(Beginning of Records)
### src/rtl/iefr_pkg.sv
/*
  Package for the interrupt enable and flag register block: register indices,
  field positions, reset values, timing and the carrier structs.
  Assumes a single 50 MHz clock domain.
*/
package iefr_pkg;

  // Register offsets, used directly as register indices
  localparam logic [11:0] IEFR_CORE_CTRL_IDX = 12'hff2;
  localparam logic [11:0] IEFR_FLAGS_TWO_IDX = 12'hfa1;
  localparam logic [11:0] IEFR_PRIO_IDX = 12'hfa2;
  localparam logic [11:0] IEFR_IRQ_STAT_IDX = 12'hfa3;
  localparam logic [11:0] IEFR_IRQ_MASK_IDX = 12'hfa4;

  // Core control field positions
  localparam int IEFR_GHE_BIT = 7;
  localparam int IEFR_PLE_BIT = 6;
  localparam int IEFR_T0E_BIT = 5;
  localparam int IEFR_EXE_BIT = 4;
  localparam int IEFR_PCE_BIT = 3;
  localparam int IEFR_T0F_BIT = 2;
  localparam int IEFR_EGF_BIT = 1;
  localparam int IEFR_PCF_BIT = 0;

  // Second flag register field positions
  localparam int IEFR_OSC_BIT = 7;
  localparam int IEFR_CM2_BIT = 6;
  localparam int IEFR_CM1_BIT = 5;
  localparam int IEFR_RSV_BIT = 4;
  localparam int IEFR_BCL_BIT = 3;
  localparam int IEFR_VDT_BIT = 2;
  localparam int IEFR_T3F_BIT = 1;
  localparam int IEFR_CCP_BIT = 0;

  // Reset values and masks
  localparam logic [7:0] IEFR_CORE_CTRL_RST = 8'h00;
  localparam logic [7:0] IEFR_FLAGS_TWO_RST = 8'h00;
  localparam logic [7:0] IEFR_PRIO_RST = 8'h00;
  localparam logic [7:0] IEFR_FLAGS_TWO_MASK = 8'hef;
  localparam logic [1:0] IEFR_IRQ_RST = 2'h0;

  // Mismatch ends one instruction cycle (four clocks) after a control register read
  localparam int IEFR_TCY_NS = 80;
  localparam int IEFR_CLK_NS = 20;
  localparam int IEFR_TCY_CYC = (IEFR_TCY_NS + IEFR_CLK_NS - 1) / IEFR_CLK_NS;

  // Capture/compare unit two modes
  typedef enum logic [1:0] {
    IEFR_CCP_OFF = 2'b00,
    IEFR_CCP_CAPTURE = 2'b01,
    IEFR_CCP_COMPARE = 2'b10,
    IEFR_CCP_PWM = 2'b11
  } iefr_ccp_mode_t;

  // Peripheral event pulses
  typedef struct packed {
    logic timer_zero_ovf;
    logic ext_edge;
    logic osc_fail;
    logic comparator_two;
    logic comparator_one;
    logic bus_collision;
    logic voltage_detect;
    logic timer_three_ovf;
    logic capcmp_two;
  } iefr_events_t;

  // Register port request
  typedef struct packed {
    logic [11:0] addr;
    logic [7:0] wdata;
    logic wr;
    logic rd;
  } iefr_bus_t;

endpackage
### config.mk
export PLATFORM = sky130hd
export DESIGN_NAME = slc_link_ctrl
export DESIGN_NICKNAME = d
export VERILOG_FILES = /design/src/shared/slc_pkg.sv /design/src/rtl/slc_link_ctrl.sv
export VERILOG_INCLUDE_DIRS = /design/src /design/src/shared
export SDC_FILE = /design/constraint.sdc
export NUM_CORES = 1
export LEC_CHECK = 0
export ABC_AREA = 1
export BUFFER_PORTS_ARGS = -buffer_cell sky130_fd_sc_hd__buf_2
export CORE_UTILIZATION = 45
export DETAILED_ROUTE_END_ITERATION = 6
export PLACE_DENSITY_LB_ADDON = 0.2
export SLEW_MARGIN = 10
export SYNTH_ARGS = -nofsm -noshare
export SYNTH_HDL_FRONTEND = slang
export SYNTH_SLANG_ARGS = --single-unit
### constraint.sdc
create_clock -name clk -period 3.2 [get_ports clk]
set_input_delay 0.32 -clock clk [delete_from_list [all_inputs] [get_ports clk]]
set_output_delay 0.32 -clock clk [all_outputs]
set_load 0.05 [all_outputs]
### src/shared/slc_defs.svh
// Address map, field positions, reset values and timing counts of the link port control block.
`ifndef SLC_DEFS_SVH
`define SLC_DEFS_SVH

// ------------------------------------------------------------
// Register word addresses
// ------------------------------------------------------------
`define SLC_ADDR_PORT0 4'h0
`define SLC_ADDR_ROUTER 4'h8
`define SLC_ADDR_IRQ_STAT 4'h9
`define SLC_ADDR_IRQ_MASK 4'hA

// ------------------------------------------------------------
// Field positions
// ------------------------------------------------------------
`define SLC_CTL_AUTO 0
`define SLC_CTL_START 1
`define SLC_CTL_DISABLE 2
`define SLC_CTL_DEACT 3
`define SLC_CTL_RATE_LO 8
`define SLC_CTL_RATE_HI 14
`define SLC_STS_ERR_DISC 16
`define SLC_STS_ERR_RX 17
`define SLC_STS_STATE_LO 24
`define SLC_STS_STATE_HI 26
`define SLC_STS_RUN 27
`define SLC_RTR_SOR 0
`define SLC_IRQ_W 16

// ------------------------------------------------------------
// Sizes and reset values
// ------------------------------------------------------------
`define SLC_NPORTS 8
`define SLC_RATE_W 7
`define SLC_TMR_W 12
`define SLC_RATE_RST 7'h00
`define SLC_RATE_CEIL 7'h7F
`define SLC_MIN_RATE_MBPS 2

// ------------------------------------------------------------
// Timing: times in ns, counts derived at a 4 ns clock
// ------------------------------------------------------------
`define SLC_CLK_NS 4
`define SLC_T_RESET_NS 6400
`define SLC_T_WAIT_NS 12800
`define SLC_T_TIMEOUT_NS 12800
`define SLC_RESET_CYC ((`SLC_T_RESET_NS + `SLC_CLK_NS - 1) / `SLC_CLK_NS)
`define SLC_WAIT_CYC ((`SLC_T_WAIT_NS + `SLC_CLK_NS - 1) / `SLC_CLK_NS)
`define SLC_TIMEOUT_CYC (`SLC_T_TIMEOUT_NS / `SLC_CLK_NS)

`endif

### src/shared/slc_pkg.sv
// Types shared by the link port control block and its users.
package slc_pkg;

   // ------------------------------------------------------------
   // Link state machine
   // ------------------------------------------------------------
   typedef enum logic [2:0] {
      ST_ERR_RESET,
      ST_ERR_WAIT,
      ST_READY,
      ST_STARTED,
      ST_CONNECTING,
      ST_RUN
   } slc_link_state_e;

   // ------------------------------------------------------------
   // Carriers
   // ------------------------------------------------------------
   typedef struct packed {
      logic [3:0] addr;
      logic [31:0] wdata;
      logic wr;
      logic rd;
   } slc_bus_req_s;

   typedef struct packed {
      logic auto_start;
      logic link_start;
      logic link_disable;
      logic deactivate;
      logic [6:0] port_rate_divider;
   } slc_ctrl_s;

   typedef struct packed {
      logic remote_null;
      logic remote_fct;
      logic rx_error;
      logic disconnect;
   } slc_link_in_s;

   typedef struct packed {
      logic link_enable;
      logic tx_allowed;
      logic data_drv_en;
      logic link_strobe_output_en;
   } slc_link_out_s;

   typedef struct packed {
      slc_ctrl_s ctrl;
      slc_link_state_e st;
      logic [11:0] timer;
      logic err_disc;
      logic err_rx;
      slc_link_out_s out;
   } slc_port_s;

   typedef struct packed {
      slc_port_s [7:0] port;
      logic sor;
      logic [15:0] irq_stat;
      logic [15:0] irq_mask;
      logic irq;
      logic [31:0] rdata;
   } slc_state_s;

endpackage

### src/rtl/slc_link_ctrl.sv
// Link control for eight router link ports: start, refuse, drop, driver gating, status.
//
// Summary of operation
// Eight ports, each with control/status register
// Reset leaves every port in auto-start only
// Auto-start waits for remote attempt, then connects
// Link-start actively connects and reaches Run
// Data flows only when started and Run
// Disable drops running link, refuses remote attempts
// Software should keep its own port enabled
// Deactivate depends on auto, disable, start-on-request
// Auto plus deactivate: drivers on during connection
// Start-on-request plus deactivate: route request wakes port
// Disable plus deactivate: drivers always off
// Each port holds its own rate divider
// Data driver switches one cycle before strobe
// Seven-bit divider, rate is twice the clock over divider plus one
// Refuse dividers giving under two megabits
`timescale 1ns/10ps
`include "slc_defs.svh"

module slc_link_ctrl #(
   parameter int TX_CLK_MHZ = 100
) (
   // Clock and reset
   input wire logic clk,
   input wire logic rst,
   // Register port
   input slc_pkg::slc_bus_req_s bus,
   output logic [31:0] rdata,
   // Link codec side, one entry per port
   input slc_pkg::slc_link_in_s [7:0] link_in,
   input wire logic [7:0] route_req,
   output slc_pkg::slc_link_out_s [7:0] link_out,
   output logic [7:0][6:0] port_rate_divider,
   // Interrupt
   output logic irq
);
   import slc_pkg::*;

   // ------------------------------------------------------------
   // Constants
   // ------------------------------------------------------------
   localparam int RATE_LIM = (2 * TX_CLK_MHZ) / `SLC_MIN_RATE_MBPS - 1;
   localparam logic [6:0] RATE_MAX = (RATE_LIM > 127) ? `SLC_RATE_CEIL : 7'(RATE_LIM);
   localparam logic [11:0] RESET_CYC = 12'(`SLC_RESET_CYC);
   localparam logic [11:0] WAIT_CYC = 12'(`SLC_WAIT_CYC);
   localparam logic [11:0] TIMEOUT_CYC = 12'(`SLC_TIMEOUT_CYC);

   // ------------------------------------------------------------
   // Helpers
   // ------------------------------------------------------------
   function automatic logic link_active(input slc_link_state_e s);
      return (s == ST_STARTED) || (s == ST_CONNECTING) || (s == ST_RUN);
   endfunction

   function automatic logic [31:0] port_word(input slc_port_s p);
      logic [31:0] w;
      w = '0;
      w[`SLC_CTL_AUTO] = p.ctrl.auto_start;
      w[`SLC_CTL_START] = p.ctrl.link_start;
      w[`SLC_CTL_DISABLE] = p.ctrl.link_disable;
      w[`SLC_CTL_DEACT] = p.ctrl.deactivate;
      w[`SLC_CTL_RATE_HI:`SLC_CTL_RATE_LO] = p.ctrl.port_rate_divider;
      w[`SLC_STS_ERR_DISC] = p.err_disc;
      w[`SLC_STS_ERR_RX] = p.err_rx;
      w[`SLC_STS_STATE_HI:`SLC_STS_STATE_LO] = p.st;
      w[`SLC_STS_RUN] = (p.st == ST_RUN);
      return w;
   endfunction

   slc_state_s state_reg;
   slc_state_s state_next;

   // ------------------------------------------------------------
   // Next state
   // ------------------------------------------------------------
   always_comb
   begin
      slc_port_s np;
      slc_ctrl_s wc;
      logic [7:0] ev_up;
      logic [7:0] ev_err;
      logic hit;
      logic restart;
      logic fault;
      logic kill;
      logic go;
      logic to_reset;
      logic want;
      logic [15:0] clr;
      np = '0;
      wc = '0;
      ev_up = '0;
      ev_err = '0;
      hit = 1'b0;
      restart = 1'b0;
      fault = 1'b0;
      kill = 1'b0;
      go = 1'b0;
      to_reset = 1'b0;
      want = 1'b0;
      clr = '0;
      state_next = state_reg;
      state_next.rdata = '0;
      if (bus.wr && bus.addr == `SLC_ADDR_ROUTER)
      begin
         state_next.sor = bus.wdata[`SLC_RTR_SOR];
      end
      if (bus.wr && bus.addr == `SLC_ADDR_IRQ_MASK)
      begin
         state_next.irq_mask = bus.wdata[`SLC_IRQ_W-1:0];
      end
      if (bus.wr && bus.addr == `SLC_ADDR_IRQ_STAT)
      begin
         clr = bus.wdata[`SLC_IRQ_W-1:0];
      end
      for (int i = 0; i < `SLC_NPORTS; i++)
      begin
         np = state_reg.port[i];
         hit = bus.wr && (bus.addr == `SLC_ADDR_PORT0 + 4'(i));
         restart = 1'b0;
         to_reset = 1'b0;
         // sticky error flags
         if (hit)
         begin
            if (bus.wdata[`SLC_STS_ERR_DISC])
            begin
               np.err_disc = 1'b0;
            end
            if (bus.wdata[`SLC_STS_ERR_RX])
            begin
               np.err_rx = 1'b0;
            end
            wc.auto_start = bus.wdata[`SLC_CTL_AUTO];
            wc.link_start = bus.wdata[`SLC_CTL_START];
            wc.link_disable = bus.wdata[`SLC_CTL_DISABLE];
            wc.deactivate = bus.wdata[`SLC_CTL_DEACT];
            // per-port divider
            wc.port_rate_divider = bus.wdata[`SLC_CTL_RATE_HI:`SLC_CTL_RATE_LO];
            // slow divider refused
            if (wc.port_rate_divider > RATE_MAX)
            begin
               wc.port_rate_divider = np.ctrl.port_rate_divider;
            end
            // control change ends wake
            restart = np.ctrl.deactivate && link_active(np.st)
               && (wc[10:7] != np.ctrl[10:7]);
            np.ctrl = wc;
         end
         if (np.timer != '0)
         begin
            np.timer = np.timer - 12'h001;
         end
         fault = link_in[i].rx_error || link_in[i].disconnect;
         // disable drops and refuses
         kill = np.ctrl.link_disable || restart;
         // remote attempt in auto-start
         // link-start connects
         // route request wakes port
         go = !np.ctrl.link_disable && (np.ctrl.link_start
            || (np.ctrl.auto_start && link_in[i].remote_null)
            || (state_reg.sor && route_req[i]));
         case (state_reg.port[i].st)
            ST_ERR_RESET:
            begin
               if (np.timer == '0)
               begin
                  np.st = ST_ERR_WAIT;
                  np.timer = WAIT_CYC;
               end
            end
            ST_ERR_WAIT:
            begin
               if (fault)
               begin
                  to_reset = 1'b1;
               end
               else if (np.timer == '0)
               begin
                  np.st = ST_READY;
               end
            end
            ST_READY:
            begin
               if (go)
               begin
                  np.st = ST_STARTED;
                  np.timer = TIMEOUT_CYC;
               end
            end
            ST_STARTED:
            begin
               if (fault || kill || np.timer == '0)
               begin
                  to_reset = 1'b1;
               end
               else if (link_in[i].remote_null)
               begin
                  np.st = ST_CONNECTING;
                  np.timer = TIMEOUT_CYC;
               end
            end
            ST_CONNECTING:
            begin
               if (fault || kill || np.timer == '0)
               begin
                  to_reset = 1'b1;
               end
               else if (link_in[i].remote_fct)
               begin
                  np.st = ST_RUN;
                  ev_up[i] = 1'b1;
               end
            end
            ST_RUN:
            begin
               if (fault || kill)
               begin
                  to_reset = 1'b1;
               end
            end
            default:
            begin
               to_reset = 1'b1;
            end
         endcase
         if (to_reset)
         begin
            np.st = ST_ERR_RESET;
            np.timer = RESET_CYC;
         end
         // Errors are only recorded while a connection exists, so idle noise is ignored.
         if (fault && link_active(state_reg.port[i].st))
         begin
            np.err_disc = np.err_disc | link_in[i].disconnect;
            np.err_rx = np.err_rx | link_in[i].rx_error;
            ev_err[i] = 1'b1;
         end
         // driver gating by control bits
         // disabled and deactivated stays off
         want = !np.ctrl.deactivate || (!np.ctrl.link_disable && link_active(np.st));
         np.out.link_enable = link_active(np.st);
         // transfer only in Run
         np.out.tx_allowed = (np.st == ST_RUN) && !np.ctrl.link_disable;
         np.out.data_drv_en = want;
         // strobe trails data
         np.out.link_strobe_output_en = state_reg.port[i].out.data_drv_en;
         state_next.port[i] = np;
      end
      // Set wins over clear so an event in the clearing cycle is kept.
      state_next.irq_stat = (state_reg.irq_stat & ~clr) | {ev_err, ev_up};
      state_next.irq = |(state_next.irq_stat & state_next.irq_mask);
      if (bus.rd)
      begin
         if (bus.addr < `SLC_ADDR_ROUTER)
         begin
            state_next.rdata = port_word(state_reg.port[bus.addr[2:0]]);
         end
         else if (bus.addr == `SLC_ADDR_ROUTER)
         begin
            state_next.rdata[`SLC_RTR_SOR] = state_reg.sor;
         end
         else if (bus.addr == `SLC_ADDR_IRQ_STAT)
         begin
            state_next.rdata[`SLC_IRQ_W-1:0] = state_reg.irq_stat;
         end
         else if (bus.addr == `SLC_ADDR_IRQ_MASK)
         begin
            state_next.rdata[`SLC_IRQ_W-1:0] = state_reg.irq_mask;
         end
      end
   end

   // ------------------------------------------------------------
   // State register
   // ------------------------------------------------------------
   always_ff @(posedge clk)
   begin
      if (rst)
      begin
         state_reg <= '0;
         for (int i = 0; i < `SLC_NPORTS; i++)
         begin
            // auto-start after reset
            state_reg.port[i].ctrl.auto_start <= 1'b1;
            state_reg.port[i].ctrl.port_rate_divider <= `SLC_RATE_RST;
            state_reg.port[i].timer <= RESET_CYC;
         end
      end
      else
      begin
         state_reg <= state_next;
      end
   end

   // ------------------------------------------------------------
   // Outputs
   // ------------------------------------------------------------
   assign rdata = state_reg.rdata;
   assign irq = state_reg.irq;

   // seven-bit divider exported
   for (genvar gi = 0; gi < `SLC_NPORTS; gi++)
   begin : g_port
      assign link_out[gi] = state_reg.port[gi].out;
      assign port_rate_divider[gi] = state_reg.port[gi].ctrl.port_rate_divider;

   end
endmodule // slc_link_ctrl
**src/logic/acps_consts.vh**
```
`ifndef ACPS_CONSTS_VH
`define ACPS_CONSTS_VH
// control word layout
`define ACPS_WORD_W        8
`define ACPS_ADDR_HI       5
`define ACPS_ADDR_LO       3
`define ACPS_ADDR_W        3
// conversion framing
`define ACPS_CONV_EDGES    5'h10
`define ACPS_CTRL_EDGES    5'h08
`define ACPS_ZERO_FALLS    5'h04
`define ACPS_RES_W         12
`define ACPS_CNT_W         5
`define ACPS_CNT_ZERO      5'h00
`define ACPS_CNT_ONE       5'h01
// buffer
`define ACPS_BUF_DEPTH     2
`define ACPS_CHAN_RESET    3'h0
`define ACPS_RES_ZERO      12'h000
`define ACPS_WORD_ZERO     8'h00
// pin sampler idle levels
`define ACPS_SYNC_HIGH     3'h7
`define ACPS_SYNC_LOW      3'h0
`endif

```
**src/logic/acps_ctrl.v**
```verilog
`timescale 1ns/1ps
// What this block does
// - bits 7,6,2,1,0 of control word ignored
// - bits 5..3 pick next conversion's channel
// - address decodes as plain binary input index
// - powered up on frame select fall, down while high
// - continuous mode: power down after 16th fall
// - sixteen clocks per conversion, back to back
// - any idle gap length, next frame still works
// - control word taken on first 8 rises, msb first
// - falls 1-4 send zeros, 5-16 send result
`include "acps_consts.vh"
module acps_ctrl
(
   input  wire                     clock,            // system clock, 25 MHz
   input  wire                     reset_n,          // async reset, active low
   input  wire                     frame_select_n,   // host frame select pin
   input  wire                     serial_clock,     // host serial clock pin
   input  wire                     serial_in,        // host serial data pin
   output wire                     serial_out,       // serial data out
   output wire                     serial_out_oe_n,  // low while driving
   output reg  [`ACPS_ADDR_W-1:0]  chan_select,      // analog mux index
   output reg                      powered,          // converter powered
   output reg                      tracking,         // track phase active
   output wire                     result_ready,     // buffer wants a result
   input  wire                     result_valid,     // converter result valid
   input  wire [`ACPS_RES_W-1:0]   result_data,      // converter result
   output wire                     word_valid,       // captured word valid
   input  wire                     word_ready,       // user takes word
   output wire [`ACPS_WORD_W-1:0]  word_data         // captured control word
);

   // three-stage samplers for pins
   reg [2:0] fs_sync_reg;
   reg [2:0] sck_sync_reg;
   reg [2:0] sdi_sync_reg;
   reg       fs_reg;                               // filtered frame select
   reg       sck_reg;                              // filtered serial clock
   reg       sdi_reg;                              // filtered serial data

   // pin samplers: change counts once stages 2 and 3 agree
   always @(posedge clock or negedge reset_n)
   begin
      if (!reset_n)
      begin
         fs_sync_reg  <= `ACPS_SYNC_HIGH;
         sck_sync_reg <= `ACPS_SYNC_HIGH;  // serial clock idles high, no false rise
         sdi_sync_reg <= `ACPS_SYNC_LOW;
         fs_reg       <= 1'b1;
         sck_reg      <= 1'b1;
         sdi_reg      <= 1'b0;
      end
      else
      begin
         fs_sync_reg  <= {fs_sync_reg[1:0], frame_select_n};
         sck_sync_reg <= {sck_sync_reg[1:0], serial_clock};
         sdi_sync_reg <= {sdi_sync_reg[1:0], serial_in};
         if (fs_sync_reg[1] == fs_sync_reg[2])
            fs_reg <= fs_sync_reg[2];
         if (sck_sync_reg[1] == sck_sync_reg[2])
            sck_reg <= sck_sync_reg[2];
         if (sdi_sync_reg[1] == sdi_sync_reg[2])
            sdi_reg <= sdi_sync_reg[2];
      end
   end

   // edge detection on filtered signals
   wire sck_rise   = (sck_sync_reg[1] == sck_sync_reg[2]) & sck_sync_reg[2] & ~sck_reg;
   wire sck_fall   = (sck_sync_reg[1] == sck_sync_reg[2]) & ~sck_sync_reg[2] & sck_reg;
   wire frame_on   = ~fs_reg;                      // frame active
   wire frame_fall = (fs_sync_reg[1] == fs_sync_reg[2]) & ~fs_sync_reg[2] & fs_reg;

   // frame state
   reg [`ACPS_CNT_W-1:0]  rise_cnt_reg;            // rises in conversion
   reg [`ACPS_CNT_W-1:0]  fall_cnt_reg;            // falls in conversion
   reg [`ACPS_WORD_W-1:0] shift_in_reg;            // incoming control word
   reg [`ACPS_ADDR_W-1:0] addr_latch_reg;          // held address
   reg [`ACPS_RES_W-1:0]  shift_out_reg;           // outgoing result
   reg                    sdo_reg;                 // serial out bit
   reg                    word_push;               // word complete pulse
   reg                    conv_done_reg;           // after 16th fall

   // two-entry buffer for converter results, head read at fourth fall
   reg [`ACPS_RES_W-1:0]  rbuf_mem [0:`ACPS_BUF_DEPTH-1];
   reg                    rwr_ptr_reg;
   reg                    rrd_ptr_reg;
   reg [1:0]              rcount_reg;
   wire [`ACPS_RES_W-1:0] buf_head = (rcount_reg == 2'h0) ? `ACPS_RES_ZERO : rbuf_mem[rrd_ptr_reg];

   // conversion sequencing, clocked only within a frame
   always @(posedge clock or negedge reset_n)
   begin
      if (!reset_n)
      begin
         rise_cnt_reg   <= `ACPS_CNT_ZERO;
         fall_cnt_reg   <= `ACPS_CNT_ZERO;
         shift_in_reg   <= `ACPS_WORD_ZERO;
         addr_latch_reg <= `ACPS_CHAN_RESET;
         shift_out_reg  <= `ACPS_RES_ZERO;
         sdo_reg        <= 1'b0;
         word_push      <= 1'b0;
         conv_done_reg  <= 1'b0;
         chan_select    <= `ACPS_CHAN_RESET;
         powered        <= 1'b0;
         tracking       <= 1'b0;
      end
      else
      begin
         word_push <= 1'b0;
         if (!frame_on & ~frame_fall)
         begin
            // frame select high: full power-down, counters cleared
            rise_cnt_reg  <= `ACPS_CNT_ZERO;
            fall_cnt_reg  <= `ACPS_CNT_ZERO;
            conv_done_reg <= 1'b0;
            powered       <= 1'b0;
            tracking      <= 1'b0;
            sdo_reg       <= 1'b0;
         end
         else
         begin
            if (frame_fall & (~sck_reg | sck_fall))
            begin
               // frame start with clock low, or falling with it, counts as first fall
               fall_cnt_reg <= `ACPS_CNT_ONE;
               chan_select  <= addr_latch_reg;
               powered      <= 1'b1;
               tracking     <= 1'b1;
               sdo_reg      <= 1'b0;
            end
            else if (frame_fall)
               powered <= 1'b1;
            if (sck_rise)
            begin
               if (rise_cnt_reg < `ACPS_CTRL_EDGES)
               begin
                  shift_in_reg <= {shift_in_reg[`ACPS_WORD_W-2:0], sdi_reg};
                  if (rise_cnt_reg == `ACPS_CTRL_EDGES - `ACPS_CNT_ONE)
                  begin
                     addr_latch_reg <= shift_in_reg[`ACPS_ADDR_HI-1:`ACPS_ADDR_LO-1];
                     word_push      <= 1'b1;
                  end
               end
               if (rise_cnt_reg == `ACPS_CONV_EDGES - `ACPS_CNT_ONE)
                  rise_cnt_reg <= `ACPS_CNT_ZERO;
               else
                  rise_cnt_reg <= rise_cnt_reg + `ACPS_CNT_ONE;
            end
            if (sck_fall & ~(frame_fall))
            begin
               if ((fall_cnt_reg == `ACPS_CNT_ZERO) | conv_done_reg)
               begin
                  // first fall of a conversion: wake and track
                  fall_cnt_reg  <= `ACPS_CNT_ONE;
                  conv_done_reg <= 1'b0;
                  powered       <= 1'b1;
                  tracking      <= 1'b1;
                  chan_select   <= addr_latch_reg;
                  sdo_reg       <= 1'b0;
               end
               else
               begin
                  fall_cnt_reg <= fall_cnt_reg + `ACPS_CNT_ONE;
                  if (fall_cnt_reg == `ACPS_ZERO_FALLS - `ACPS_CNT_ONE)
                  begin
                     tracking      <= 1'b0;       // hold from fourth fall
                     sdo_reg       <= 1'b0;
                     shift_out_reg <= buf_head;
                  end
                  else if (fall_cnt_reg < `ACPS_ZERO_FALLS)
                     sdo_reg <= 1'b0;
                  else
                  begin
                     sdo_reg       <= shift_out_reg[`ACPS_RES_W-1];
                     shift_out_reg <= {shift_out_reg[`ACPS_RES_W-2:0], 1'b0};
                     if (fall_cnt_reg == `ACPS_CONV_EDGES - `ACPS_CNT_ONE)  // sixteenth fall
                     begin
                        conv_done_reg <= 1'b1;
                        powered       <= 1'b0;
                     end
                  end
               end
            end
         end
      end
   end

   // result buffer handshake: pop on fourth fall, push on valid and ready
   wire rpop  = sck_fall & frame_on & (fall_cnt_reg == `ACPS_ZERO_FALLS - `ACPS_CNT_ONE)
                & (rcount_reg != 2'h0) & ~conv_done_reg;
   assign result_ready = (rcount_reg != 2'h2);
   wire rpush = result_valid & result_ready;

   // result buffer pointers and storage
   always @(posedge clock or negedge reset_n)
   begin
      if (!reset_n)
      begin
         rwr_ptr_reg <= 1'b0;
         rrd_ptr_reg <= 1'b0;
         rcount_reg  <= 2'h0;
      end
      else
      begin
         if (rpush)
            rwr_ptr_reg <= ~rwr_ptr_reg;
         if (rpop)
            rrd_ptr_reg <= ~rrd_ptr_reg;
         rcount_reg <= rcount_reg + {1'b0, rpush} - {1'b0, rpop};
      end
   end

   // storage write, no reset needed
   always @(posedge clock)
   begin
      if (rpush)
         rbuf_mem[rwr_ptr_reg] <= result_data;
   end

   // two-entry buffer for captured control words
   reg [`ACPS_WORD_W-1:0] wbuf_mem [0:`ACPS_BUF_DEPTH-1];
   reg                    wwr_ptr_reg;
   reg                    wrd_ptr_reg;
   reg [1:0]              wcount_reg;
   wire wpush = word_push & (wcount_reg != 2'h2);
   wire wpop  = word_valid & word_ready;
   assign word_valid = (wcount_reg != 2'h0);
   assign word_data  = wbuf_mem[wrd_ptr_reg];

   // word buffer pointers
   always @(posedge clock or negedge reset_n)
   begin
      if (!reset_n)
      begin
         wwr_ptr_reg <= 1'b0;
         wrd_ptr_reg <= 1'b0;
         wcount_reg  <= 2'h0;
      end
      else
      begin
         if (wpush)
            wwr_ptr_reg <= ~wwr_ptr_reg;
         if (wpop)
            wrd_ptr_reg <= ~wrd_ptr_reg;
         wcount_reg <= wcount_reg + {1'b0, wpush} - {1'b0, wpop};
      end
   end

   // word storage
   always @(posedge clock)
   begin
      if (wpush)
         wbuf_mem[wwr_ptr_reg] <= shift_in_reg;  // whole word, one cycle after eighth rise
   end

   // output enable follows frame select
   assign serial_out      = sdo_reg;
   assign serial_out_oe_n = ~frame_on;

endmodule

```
(End of Records)
Could you reproduce exactly the lines of the entries above, from the one with "Assumes a single 50 MHz clock domain." through the one with "localparam logic [1:0] IEFR_IRQ_RST = 2'h0;", and nothing else?

  Assumes a single 50 MHz clock domain.
*/
package iefr_pkg;

  // Register offsets, used directly as register indices
  localparam logic [11:0] IEFR_CORE_CTRL_IDX = 12'hff2;
  localparam logic [11:0] IEFR_FLAGS_TWO_IDX = 12'hfa1;
  localparam logic [11:0] IEFR_PRIO_IDX = 12'hfa2;
  localparam logic [11:0] IEFR_IRQ_STAT_IDX = 12'hfa3;
  localparam logic [11:0] IEFR_IRQ_MASK_IDX = 12'hfa4;

  // Core control field positions
  localparam int IEFR_GHE_BIT = 7;
  localparam int IEFR_PLE_BIT = 6;
  localparam int IEFR_T0E_BIT = 5;
  localparam int IEFR_EXE_BIT = 4;
  localparam int IEFR_PCE_BIT = 3;
  localparam int IEFR_T0F_BIT = 2;
  localparam int IEFR_EGF_BIT = 1;
  localparam int IEFR_PCF_BIT = 0;

  // Second flag register field positions
  localparam int IEFR_OSC_BIT = 7;
  localparam int IEFR_CM2_BIT = 6;
  localparam int IEFR_CM1_BIT = 5;
  localparam int IEFR_RSV_BIT = 4;
  localparam int IEFR_BCL_BIT = 3;
  localparam int IEFR_VDT_BIT = 2;
  localparam int IEFR_T3F_BIT = 1;
  localparam int IEFR_CCP_BIT = 0;

  // Reset values and masks
  localparam logic [7:0] IEFR_CORE_CTRL_RST = 8'h00;
  localparam logic [7:0] IEFR_FLAGS_TWO_RST = 8'h00;
  localparam logic [7:0] IEFR_PRIO_RST = 8'h00;
  localparam logic [7:0] IEFR_FLAGS_TWO_MASK = 8'hef;
  localparam logic [1:0] IEFR_IRQ_RST = 2'h0;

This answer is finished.